2) Ursula: which includes 50 images of concept art.
3) Prince Eric: which includes 28 images of concept art.
4) King Triton: which includes 17 images of concept art.
5) Sebastian: which includes 19 images of concept art.
6) Miscellaneous Characters: which includes 33 images of concept art.
- "Storyboard Art" includes 52 images of original storyboards for the film.
- "Backgrounds" includes 25 images of undersea background designed.
- "Production Photos" includes 25 images of the cast and crew at work.

These galleries provide a look inside the Disney vault of all the wonderful creative designs that were commissioned for this film and is a fantastic reference for fans and illustrators.

Next up is "An Early Presentation" reel which runs for 2 minutes 34 seconds. This was most likely made to show management and potential exhibitors what they are working on and gives the viewer a rough idea what the animators are trying to achieve.
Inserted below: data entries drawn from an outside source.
==> config.mk <==
export PLATFORM = sky130hd
export DESIGN_NAME = seg7_scan_ctrl
export DESIGN_NICKNAME = d
export VERILOG_FILES = /design/src/rtl/seg7_pkg.sv /design/src/rtl/seg7_decoder.sv /design/src/rtl/seg7_scan_ctrl.sv
export SDC_FILE = /design/constraint.sdc
export NUM_CORES = 1
export LEC_CHECK = 0
export CAP_MARGIN = 20
export CORE_MARGIN = 5
export CORE_UTILIZATION = 45
export CTS_CLUSTER_SIZE = 28
export DETAILED_ROUTE_END_ITERATION = 12
export PLACE_DENSITY = 0.66
export SYNTH_ARGS = -nofsm -noshare
export SYNTH_HDL_FRONTEND = slang
export SYNTH_SLANG_ARGS = --single-unit
==> constraint.sdc <==
create_clock -name clk -period 2.63 [get_ports clk]
set_clock_uncertainty 0.05 [all_clocks]
set_input_delay 0.263 -clock clk [delete_from_list [all_inputs] [get_ports clk]]
set_output_delay 0.263 -clock clk [all_outputs]
set_load 0.02 [all_outputs]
The film's original theatrical trailer is also included and runs for 2 minutes 15 seconds and is the final extra in this section of the DVD.

Deleted Scenes

This section section of the DVD includes all of the deleted scenes from the film. These are all incomplete scenes. You can view them individually or with the option of a 'play all' button. Each scene includes a brief introduction from either one of the directors providing some background and why it was cut. The scenes included are:

- Alternate version of "Fathoms Below" which runs for 2 minutes 30 seconds, this extension includes the complete song and some exposition.

- "Alternate Version of "Poor Unfortunate Souls" which runs for 8 minutes 34 seconds. This is an extended version of the song that includes a middle verse and also some past history on Ursula is revealed.
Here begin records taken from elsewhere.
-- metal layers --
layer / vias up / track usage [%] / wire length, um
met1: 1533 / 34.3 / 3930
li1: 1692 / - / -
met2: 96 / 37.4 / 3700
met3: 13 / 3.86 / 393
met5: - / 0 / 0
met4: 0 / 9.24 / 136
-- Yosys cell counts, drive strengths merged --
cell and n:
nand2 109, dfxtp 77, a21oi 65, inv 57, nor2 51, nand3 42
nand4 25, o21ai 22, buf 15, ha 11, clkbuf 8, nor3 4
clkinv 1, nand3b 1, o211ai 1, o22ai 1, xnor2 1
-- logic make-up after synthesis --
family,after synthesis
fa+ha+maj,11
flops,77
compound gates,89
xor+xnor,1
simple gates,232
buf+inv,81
--- src/rtl/candy_dispense_if.sv ---
// Request/status bundle between the vending controller and the candy
// dispense driver. The controller side is the master and the driver side
// is the slave.
// Defining CANDY_DISP_ABORT_EN adds the abort line to the bundle.
interface candy_dispense_if;
  logic       req_valid;
  logic [1:0] req_item;
  logic [2:0] req_count;
  logic       req_ready;
  logic [3:0] solenoid;
  logic       busy;
  logic [2:0] remaining;
  logic       done;
`ifdef CANDY_DISP_ABORT_EN
  logic       abort;
`endif

  modport master (
    output req_valid, req_item, req_count,
`ifdef CANDY_DISP_ABORT_EN
    output abort,
`endif
    input  req_ready, solenoid, busy, remaining, done
  );

  modport slave (
    input  req_valid, req_item, req_count,
`ifdef CANDY_DISP_ABORT_EN
    input  abort,
`endif
    output req_ready, solenoid, busy, remaining, done
  );
endinterface
==> config.mk <==
export PLATFORM = sky130hd
export DESIGN_NAME = mem_port_arbiter
export DESIGN_NICKNAME = d
export VERILOG_FILES = /design/src/rtl/mem_port_arbiter.sv
export SDC_FILE = /design/constraint.sdc
export NUM_CORES = 1
export LEC_CHECK = 0
export CAP_MARGIN = 20
export CORE_UTILIZATION = 40
export CTS_BUF_LIST = sky130_fd_sc_hd__clkbuf_8
export DETAILED_ROUTE_END_ITERATION = 16
export PLACE_DENSITY = 0.91
export SLEW_MARGIN = 25
export SYNTH_ARGS = -nofsm -noshare
export SYNTH_HDL_FRONTEND = slang
export SYNTH_SLANG_ARGS = --single-unit
==> constraint.sdc <==
create_clock -name clock -period 3.3 [get_ports clock]
set_clock_uncertainty 0.05 [all_clocks]
set_input_delay 0.33 -clock clock [delete_from_list [all_inputs] [get_ports clock]]
set_output_delay 0.33 -clock clock [all_outputs]
set_load 0.05 [all_outputs]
- "Backstage with Sebastian" runs for 1 minute 40 seconds. Ariel's sisters discover that she is missing.

- "Sebastian Lost in the Castle" runs for 1 minute 50 seconds. This is an elaborate version of the scene in the film with Sebastian exploring the Prince's castle.
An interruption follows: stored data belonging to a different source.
==> config.mk <==
export PLATFORM = sky130hd
export DESIGN_NAME = eb_credit_rx_flat
export DESIGN_NICKNAME = d
export VERILOG_FILES = /design/src/rtl/eb_credit_rx_if.sv /design/src/rtl/eb_credit_rx.sv /design/src/flat_wrapper.sv
export SDC_FILE = /design/constraint.sdc
export NUM_CORES = 1
export LEC_CHECK = 0
export BUFFER_PORTS_ARGS = -buffer_cell sky130_fd_sc_hd__buf_2
export CORE_MARGIN = 4
export CORE_UTILIZATION = 52
export CTS_BUF_LIST = sky130_fd_sc_hd__clkbuf_8
export DETAILED_ROUTE_END_ITERATION = 6
export PLACE_DENSITY = 0.84
export SYNTH_ARGS = -nofsm -noshare
export SYNTH_HDL_FRONTEND = slang
export SYNTH_SLANG_ARGS = --single-unit
==> constraint.sdc <==
create_clock -name clk -period 2.9 [get_ports clk]
set_input_delay 0.145 -clock clk [delete_from_list [all_inputs] [get_ports clk]]
set_output_delay 0.145 -clock clk [all_outputs]
set_load 0.01 [all_outputs]
==> src/rtl/eb_credit_rx_if.sv <==
// eb_credit_rx_if: bundles the two handshake sides of the credit receiver.
//   Link side (credit based, no ready):
//     t_0_data   - beat payload from the upstream transmitter
//     t_0_valid  - beat present; the transmitter has spent one credit
//     t_0_credit - one-cycle pulse returning one credit upstream
//   Output stream side (valid/ready):
//     i_0_data   - stream payload
//     i_0_valid  - stream valid
//     i_0_ready  - stream ready from the downstream eb stage
// Modports:
//   master - the environment: transmitter plus downstream consumer
//   slave  - the eb_credit_rx block itself
interface eb_credit_rx_if #(
  parameter int T_0_WIDTH = 8
);
  logic [T_0_WIDTH-1:0] t_0_data;
  logic                 t_0_valid;
  logic                 t_0_credit;
  logic [T_0_WIDTH-1:0] i_0_data;
  logic                 i_0_valid;
  logic                 i_0_ready;

  modport master (
    output t_0_data,
    output t_0_valid,
    input  t_0_credit,
    input  i_0_data,
    input  i_0_valid,
    output i_0_ready
  );

  modport slave (
    input  t_0_data,
    input  t_0_valid,
    output t_0_credit,
    output i_0_data,
    output i_0_valid,
    input  i_0_ready
  );
endinterface

==> src/rtl/eb_credit_rx.sv <==
// eb_credit_rx: receive end of a credit-based link.
// Beats arriving on the link are stored in a DEPTH-entry FIFO and presented
// as a valid/ready stream. Each freed entry is returned upstream as one
// credit pulse; after reset DEPTH credits are issued on consecutive cycles.
//
// Parameters:
//   T_0_WIDTH - data width of link and output stream (must match link if)
//   DEPTH     - FIFO entries and total link credits, legal range 2..64
// Ports:
//   clk      - clock
//   reset    - synchronous active-high reset
//   link     - eb_credit_rx_if.slave (t_0_* link side, i_0_* stream side)
//   level    - current FIFO occupancy
//   overflow - sticky flag: a beat arrived while full with no pop
//
// Optional feature, macro EB_CREDIT_RX_BYPASS_EN:
//   defined   - when the FIFO is empty an arriving beat is shown on the
//               stream in the same cycle; if taken it never enters the FIFO
//   undefined - output comes only from storage, push-to-valid latency 1
module eb_credit_rx #(
  parameter int T_0_WIDTH = 8,
  parameter int DEPTH     = 4
) (
  input  logic                       clk,
  input  logic                       reset,
  eb_credit_rx_if.slave              link,
  output logic [$clog2(DEPTH+1)-1:0] level,
  output logic                       overflow
);

  localparam int LW = $clog2(DEPTH + 1);
  localparam int PW = $clog2(DEPTH);

  typedef logic [PW-1:0] ptr_t;

  logic [T_0_WIDTH-1:0] mem [DEPTH];
  ptr_t                 wr_ptr;
  ptr_t                 rd_ptr;
  logic [LW-1:0]        level_q;
  logic [LW-1:0]        pend_q;
  logic                 credit_q;
  logic                 overflow_q;

  logic                 empty;
  logic                 full;
  logic                 pend_nz;
  logic                 out_valid;
  logic [T_0_WIDTH-1:0] out_data;
  logic                 pop;
  logic                 bypass_take;
  logic                 fifo_push;
  logic                 fifo_pop;
  logic                 drop;

  // Binary pointers wrap explicitly so DEPTH need not be a power of two.
  function automatic ptr_t ptr_inc(input ptr_t p);
    return (p == ptr_t'(DEPTH - 1)) ? '0 : p + 1'b1;
  endfunction

  always_comb begin
    empty   = (level_q == '0);
    full    = (level_q == LW'(DEPTH));
    pend_nz = (pend_q != '0);
`ifdef EB_CREDIT_RX_BYPASS_EN
    out_valid   = !empty || link.t_0_valid;
    out_data    = empty ? link.t_0_data : mem[rd_ptr];
    bypass_take = empty && link.t_0_valid && link.i_0_ready;
`else
    out_valid   = !empty;
    out_data    = mem[rd_ptr];
    bypass_take = 1'b0;
`endif
    pop = out_valid && link.i_0_ready;
    // A bypassed beat is both pushed and popped, so the FIFO sees neither.
    fifo_pop = pop && !bypass_take;
    // When full, a push is only accepted into the slot a same-cycle pop frees.
    fifo_push = link.t_0_valid && !bypass_take && (!full || fifo_pop);
    drop      = link.t_0_valid && full && !fifo_pop;
  end

  // Storage needs no reset: entries are only read while level covers them.
  always_ff @(posedge clk) begin
    if (!reset && fifo_push) begin
      mem[wr_ptr] <= link.t_0_data;
    end
  end

  always_ff @(posedge clk) begin
    if (reset) begin
      wr_ptr     <= '0;
      rd_ptr     <= '0;
      level_q    <= '0;
      pend_q     <= LW'(DEPTH);
      credit_q   <= 1'b0;
      overflow_q <= 1'b0;
    end else begin
      if (fifo_push) begin
        wr_ptr <= ptr_inc(wr_ptr);
      end
      if (fifo_pop) begin
        rd_ptr <= ptr_inc(rd_ptr);
      end
      level_q <= level_q + LW'(fifo_push) - LW'(fifo_pop);
      // Every pop (bypassed or not) owes one credit; at most one is paid
      // back per cycle, so a pop during the reset burst just extends it.
      pend_q   <= pend_q + LW'(pop) - LW'(pend_nz);
      credit_q <= pend_nz;
      if (drop) begin
        overflow_q <= 1'b1;
      end
    end
  end

  assign link.i_0_valid  = out_valid;
  assign link.i_0_data   = out_data;
  assign link.t_0_credit = credit_q;
  assign level           = level_q;
  assign overflow        = overflow_q;

endmodule

==> src/flat_wrapper.sv <==
// flat-port wrapper written by rule: the top's interface ports become plain ports
module eb_credit_rx_flat 
#(
  parameter int T_0_WIDTH = 8,
  parameter int DEPTH     = 4
)
  (clk, reset, level, overflow, link_t_0_data, link_t_0_valid, link_t_0_credit, link_i_0_data, link_i_0_valid, link_i_0_ready);
  eb_credit_rx_if #(.T_0_WIDTH(T_0_WIDTH)) link_i ();
  input  logic clk;
  input  logic reset;
  output logic [$clog2(DEPTH+1)-1:0] level;
  output logic overflow;
  input wire logic [$bits(link_i.t_0_data)-1:0] link_t_0_data;
  input wire logic [$bits(link_i.t_0_valid)-1:0] link_t_0_valid;
  output wire logic [$bits(link_i.t_0_credit)-1:0] link_t_0_credit;
  output wire logic [$bits(link_i.i_0_data)-1:0] link_i_0_data;
  output wire logic [$bits(link_i.i_0_valid)-1:0] link_i_0_valid;
  input wire logic [$bits(link_i.i_0_ready)-1:0] link_i_0_ready;
  assign link_i.t_0_data = link_t_0_data;
  assign link_i.t_0_valid = link_t_0_valid;
  assign link_t_0_credit = link_i.t_0_credit;
  assign link_i_0_data = link_i.i_0_data;
  assign link_i_0_valid = link_i.i_0_valid;
  assign link_i.i_0_ready = link_i_0_ready;
  eb_credit_rx #(.T_0_WIDTH(T_0_WIDTH), .DEPTH(DEPTH)) u_core (.clk(clk), .reset(reset), .link(link_i), .level(level), .overflow(overflow));
endmodule
==> flow_metrics.env, run 1 <==
export IMPL_swShare=0.280
export IMPL_finalCriticalPeriod_ps=2120
export IMPL_diodes=0
export IMPL_path_delay_family="adder cells"
export IMPL_rsz0062_at_grt="no"
export IMPL_clk_latency_ps=290
export IMPL_cts_resized=0
export IMPL_ys_types=29
export IMPL_min_to="u_core.mem[1][7]$_DFFE_PP_"
export IMPL_fmax_ghz=0.471
export IMPL_coreArea_um2=3420
export IMPL_r2r_start="u_core.pend_q[1]$_SDFF_PP0_"
export IMPL_skew_ps=4.79
export IMPL_wl_um=3070
export IMPL_area_growth_pct=16.3
export IMPL_floorplan_initialDensity=0.550
export IMPL_p_int_w=0.00128
export IMPL_vias_per_cell=5.12
export IMPL_dieArea_um2=4640
export IMPL_synth_nets=139
export IMPL_post_cts_buffers=0
export IMPL_power_switching_w=0.000499
export IMPL_max_vdd_ir_drop_uv=520
export IMPL_grt_pass1_vias=1043
export IMPL_wl_per_cell_um=15.6
export IMPL_dp_cells=188
export IMPL_setup_viol=0
export IMPL_grt_max_degree=20
export IMPL_seqPwrFrac=0.485
export IMPL_grtUsageTotal=0.157
export IMPL_report_final_slew_viol_count=0
export IMPL_grt_pass1_wl_um=5050
export IMPL_cpPeakStageDelay_ps=400
export IMPL_hold_violations=0
export IMPL_pwr_share_clk=0.254
export IMPL_crit_type="reg2reg"
export IMPL_worstHoldPathType="in2reg"
export IMPL_die_h_um=68.1
export IMPL_powerDensity_nw_per_um2=815
export IMPL_synth_area_top_cells="edfxtp_1 51%, dfxtp_1 15%, mux4_2 9.6%"
export IMPL_avgSynthCellArea_um2=16.1
export IMPL_ys_warn_count=0
export IMPL_cp_start_kind="register"
export IMPL_cts_sinks=46
export IMPL_cp_arrival_ps=2300
export IMPL_crit_chain="or3_1, ha_1, inv_1, ha_1, fa_1, xnor2_1, xnor2_1, nand2b_1"
export IMPL_finalPower_w=0.00178
export IMPL_io_pin_count=26
export IMPL_worstPathRequired_ps=3080
export IMPL_fin_setup_tns_ps=0
export IMPL_synth_top_area_frac=0.511
export IMPL_cts_tree="done"
export IMPL_cts_clk_slew_worst_paths_ps=80
export IMPL_dr_pass1_iters=4
export IMPL_worstPathMaxFanout=3
export IMPL_hpwl_um=2240
export IMPL_slew_headroom=0.638
export IMPL_synth_seq_cells=46
export IMPL_cts_buffer_depth=2
export IMPL_io_buffer_count=25
export IMPL_cts_inserted_buffers=5
export IMPL_min_period_over_period=0.732
export IMPL_cap_viol_max_count=0
export IMPL_cp_end_kind="register"
export IMPL_slowest_stage="or3_1"
export IMPL_grt_ovfl_total=0
export IMPL_synth_largest_area_cell="edfxtp_1"
export IMPL_vias=1004
export IMPL_hold_buffers=0
export IMPL_p_comb_frac=0.261
export IMPL_antenna_left=0
export IMPL_hp_start="link_t_0_data[7]"
export IMPL_cts_htree_levels=2
export IMPL_finalNonFillerCells=196
export IMPL_r2r_cells=8
export IMPL_ys_seq_area_frac=0.660
export IMPL_fin_nets=171
export IMPL_timing_critical_path_buf_inv=1
export IMPL_drive_gt1_frac=0.333
export IMPL_drt_initial_drc_count=61
export IMPL_die_w_um=68.1
export IMPL_ff2ff_setup_slack_ps=780
export IMPL_root_buffer="clkbuf_8"
export IMPL_netlist_area_um2=1880
export IMPL_rr_endpoint="u_core.pend_q[2]$_SDFF_PP1_"
export IMPL_drc=0
export IMPL_holdPathStages=1
export IMPL_fp_row_count=21
export IMPL_synthCells=117
export IMPL_worst_pin_slew_ps=542
export IMPL_power_leakage_nw=0.836
export IMPL_place_congestion=0.698
export IMPL_antenna_found_initial=0
export IMPL_status="completed"
-- layout make-up --
class / instances / area, um2
multi-input combinational: 57 / 584
clock inverter: 3 / 41.3
timing repair buffer: 29 / 155
tap: 46 / 57.6
fill: 270 / 1230
clock buffer: 5 / 68.8
sequential: 46 / 1240
inverter: 10 / 37.5
-- sequential cells by signal, indices dropped and copies added, names as in the netlist, named ones only --
| signal | flops |
|---|---|
| u_core.wr_ptr | 2 |
| u_core.pend_q | 3 |
| u_core.rd_ptr | 2 |
| u_core.link.t_0_credit | 1 |
| u_core.overflow | 1 |
| u_core.level | 3 |
| u_core.mem | 32 |
-- worst reg2reg max path: cells and delay by family, from the launching register on --
kind | cells | cell delay, ps
flops | 1 | 330
simple gates | 2 | 470
fa+ha+maj | 3 | 840
xor+xnor | 2 | 320
buf+inv | 1 | 40
-- cell usage after synthesis, drive strengths merged --
cell,n
ha,8
a21oi,4
mux4,8
o21ai,1
or4b,1
o31ai,2
fa,2
nand2,2
nand2b,1
nand3,2
nor3b,4
xnor2,2
edfxtp,32
inv,10
mux2i,2
nor3,2
nor2b,4
dfxtp,14
nor4b,1
and2,1
clkbuf,2
xor2,1
or3,3
nor2,6
buf,2
-- power by group through the flow --
stage          logic, W  clock network (W)  registers (W)
2_1_floorplan  0.000352                  0       0.000850
3_3_place_gp   0.000441                  0       0.000873
3_5_place_dp   0.000469                  0       0.000882
4_1_cts        0.000475           0.000463       0.000867
5_1_grt        0.000524           0.000496       0.000879
6_report       0.000464           0.000453       0.000864
-- cells in the final DEF, fill, tap and decap left out --
master,n
inv_2,1
nor4b_1,1
and2_1,1
buf_4,4
xor2_1,1
bufinv_16,1
or4b_4,1
inv_1,10
o31ai_2,2
or3_2,1
fa_1,2
clkinvlp_4,1
or3_1,2
xnor2_1,2
mux4_2,8
nor2_1,6
edfxtp_1,32
nand2_1,1
nor3_1,2
ha_1,8
nor3b_1,4
clkbuf_8,5
buf_2,25
mux2i_1,2
nor2b_1,4
nand2b_1,1
o21ai_0,1
a21oi_1,4
nand2_4,1
nand3_1,2
dfxtp_1,14
-- stage by stage --
stage | instance area, um2 | hold WS, ps | util | setup slack, ps
floorplan | 1880 | 244 | - | 903
global placement | 2080 | 355 | 0.608 | 888
detailed placement | 2080 | 367 | 0.608 | 781
CTS | 2190 | 60.8 | 0.640 | 783
global route | 2190 | 49.7 | 0.640 | 590
finish | 2190 | 67.8 | 0.640 | 777
-- per-layer routing --
metal	vias to the layer above	global-route usage	wire length, um
met3	4	0.0493	142
met1	484	0.178	1240
met2	24	0.279	1660
li1	492	-	-
met5	-	0	0
met4	0	0.0521	31
-- logic make-up (layout without fill, tap and decap cells) --
kind of cell | count (synthesis) | in the layout | share of synthesized area
DFF | 46 | 46 | 0.660
and+or+nand+nor | 27 | 27 | 0.0892
buffers and inverters | 14 | 47 | 0.0286
adders and majority gates | 10 | 10 | 0.0746
muxes | 10 | 10 | 0.107
AOI/OAI and AO/OA | 7 | 7 | 0.0266
xor gates and xnor gates | 3 | 3 | 0.0140
-- worst max-delay path by stage --
stage / start / to / slack, ps / depth (start not counted)
floorplan: u_core.pend_q[1]$_SDFF_PP0_ / u_core.pend_q[2]$_SDFF_PP1_ / 900 / 8
finish: u_core.pend_q[1]$_SDFF_PP0_ / u_core.pend_q[2]$_SDFF_PP1_ / 780 / 8
detailed placement: u_core.pend_q[1]$_SDFF_PP0_ / u_core.pend_q[2]$_SDFF_PP1_ / 780 / 8
CTS: u_core.pend_q[1]$_SDFF_PP0_ / u_core.pend_q[2]$_SDFF_PP1_ / 780 / 8
global route: u_core.level[2]$_SDFF_PP0_ / u_core.pend_q[2]$_SDFF_PP1_ / 590 / 7
global placement: u_core.pend_q[1]$_SDFF_PP0_ / u_core.pend_q[2]$_SDFF_PP1_ / 890 / 8
No activity file was read; power rests on OpenSTA's default activity.
==> inputs of run 2 (changes only) <==
clock period = 2.15 ns   (was 2.9 ns; I/O delays follow)
==> flow_metrics.env, run 2 (same netlist as run 1, synthesis figures left out) <==
export IMPL_worst_pin_slew_ps=533
export IMPL_cap_viol_max_count=0
export IMPL_grt_pass1_wl_um=5030
export IMPL_clk_latency_ps=280
export IMPL_finalNonFillerCells=197
export IMPL_ff_latch_area_um2=1250
export IMPL_cts_clk_slew_worst_paths_ps=80
export IMPL_min_period_over_period=0.964
export IMPL_drc=0
export IMPL_regMostFlops="u_core.mem"
export IMPL_floorplan_initialDensity=0.550
export IMPL_worstPathRequired_ps=2320
export IMPL_antenna_left=0
export IMPL_power_leakage_nw=0.849
export IMPL_die_w_um=68.1
export IMPL_die_h_um=68.1
export IMPL_io_buffer_count=25
export IMPL_r2r_cells=8
export IMPL_pwr_share_clk=0.245
export IMPL_slew_headroom=0.644
export IMPL_root_buffer="clkbuf_8"
export IMPL_crit_type="reg2reg"
export IMPL_cts_tree="done"
export IMPL_cts_htree_levels=2
export IMPL_vias=1030
export IMPL_rr_endpoint="u_core.pend_q[2]$_SDFF_PP1_"
export IMPL_grt_pass1_vias=1095
export IMPL_drt_initial_drc_count=48
export IMPL_antenna_found_initial=0
export IMPL_grt_ovfl_total=0
export IMPL_grtUsageTotal=0.153
export IMPL_crit_chain="or3_4, ha_1, inv_1, ha_1, fa_2, xnor2_2, xnor2_1, nand2b_1"
export IMPL_fmax_ghz=0.483
export IMPL_min_to="u_core.mem[1][1]$_DFFE_PP_"
export IMPL_dp_cells=189
export IMPL_final_cell_mix="32 x edfxtp_1, 25 x buf_2, 10 x inv_1, 10 x dfxtp_1"
export IMPL_io_pin_count=26
export IMPL_cpMostUsedCell="ha_1"
export IMPL_vias_per_cell=5.23
export IMPL_grt_max_degree=20
export IMPL_setup_slack_ps=77.9
export IMPL_slowest_stage="or3_4"
export IMPL_finalCriticalPeriod_ps=2070
export IMPL_worstHoldPathType="in2reg"
export IMPL_setup_viol=0
export IMPL_cpPeakStageDelay_ps=390
export IMPL_met1_usage=0.177
export IMPL_area_growth_pct=17.8
export IMPL_worstPathMaxFanout=3
export IMPL_dr_pass1_iters=4
export IMPL_seqPwrFrac=0.480
export IMPL_r2r_start="u_core.pend_q[1]$_SDFF_PP0_"
export IMPL_cp_end_kind="register"
export IMPL_ff2ff_setup_slack_ps=80
export IMPL_fin_nets=172
export IMPL_report_final_slew_viol_count=0
export IMPL_fin_setup_tns_ps=0
export IMPL_dieArea_um2=4640
export IMPL_dp_slack_ps=32.7
export IMPL_wl_um=3030
export IMPL_place_congestion=0.699
export IMPL_hp_start="link_t_0_data[1]"
export IMPL_hold_buffers=0
export IMPL_busiest_layer="met2"
export IMPL_hpwl_um=2250
export IMPL_final_core_util=0.648
export IMPL_hold_violations=0
export IMPL_cp_start_kind="register"
export IMPL_diodes=0
export IMPL_largest_reg_flops=32
export IMPL_met3_usage=0.0493
export IMPL_fill_cells=267
export IMPL_coreArea_um2=3420
export IMPL_use_met2=0.273
export IMPL_power_switching_w=0.000679
export IMPL_cts_buffer_depth=2
export IMPL_wl_per_cell_um=15.4
export IMPL_drive_gt1_frac=0.384
export IMPL_post_cts_buffers=0
export IMPL_skew_ps=5.15
export IMPL_p_int_w=0.00177
export IMPL_cts_resized=0
export IMPL_cts_inserted_buffers=5
export IMPL_finalPower_w=0.00245
export IMPL_p_comb_frac=0.274
export IMPL_swShare=0.277
export IMPL_holdPathStages=1
export IMPL_fp_row_count=21
export IMPL_cts_sinks=46
export IMPL_layout_commonest_cell="edfxtp_1"
export IMPL_powerDensity_nw_per_um2=1110
export IMPL_cp_arrival_ps=2240
export IMPL_max_vdd_ir_drop_uv=723
export IMPL_status="completed"
export IMPL_multi_input_area_um2=599
export IMPL_rsz0062_at_grt="no"
-- run 2: changes by cell type in the layout (fill, tap and decap cells not counted), sizes merged --
cell  change
buf       +1
-- run 2: layout make-up --
| type | count | area share |
|---|---|---|
| flip-flops and latches | 46 | 0.563 |
| multi-input cells | 57 | 0.271 |
| repair buffers | 30 | 0.0735 |
| clock buffers | 5 | 0.0311 |
| well taps | 46 | 0.0260 |
| clock inverters | 3 | 0.0187 |
| inverters | 10 | 0.0170 |
-- run 2: how the worst max path moves through the flow --
stage	from	endpoint	slack, ps	depth (start not counted)
after detailed placement	u_core.pend_q[1]$_SDFF_PP0_	u_core.pend_q[2]$_SDFF_PP1_	30	8
after floorplan	u_core.pend_q[1]$_SDFF_PP0_	u_core.pend_q[2]$_SDFF_PP1_	150	8
after CTS	u_core.pend_q[1]$_SDFF_PP0_	u_core.pend_q[2]$_SDFF_PP1_	20	8
after global placement	u_core.pend_q[1]$_SDFF_PP0_	u_core.pend_q[2]$_SDFF_PP1_	140	8
final	u_core.pend_q[1]$_SDFF_PP0_	u_core.pend_q[2]$_SDFF_PP1_	80	8
after global routing	u_core.pend_q[1]$_SDFF_PP0_	u_core.pend_q[2]$_SDFF_PP1_	5	8
-- run 2: critical path, delay by kind of cell, from the launching register on --
family	cells	cell delay, ps
buffers and inverters	1	40
adder cells (fa/ha/maj)	3	820
flip-flops	1	340
AND/OR/NAND/NOR	2	470
XOR/XNOR	2	310
-- run 2: through the flow --
stage               hold WS, ps  area, um2
global route               24.3       2210
finish                     34.6       2210
floorplan                   206       1880
global placement            317       2080
detailed placement          333       2080
CTS                        27.1       2190
-- run 2: power groups by stage --
stage | Combinational, W | Sequential [W] | Clock (W)
floorplan | 0.000475 | 0.00115 | 0
global placement | 0.000604 | 0.00118 | 0
detailed placement | 0.000651 | 0.00119 | 0
CTS | 0.000654 | 0.00117 | 0.000617
global route | 0.000763 | 0.00120 | 0.000667
finish | 0.000672 | 0.00118 | 0.000601
-- run 2: routing by layer --
metal,part of all wire,up-vias
li1,-,494
met1,0.40,510
met3,0.048,2
met2,0.55,24
met5,0,-
met4,0.0046,0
- "Advice From Sebastian" runs for 1 minute 30 seconds, this is earlier version of the scene with Ariel and Sebastian at night.

- "Fight with Ursula/Alternate Ending" runs for 6 minutes 50 seconds. This is a slightly longer version of the scene and with different dialogue.

- "Silence is Golden" a song demo that runs for 3 minutes is an audio only clip that is of an unused song.

Games & Activities

In this section is expected some interactive games but instead I got something entirely different, here are three features based on a theme park ride that was never realized and finally has been created in 3-D here. Also included is an educational clip.

"Under the Sea Adventure: A Virtual Ride Inspired By Disney Imagineers" includes three sub-sections:

1) "Ride the Attraction" which runs for 4 minutes 15 seconds and is a 3-D virtual theme park ride through various scenes that take place in "The Little Mermaid" film. This can be viewed with optional commentary by Senior Vice President of Imagineering Tony Baxter as he describes the development of the ride.

2) "Ride with the Imagineers" this feature runs for 5 minutes 15 seconds and you can view different parts of the ride's development stages from storyboards to models as well as a progress tracker that tells you how far in the ride you've progressed. This can also be viewed with commentary Senior Vice President of Imagineering Tony Baxter.

3) "Behind The Ride That Almost Was with Disney Imagineers" is a featurette that runs for 5 minutes 53 seconds and takes a look at the difference between the film and the ride and it's development which was ultimately dropped.

Also featured in this section is "DisneyPedia: Life Under the Sea" featurette that runs for 8 minutes 24 seconds and is an educational look at the real life seas animals that are featured in the film.

Rounding out all the extras is a booklet that provides background on the extras, a disc breakdown and chapter listing.


This 2-disc Platinum Edition DVD is packaged in a amaray case housed in a cardboard slip-case.


As far as Platinum Editions go this carries on the tradition of high quality extras produced for an equally excellent film.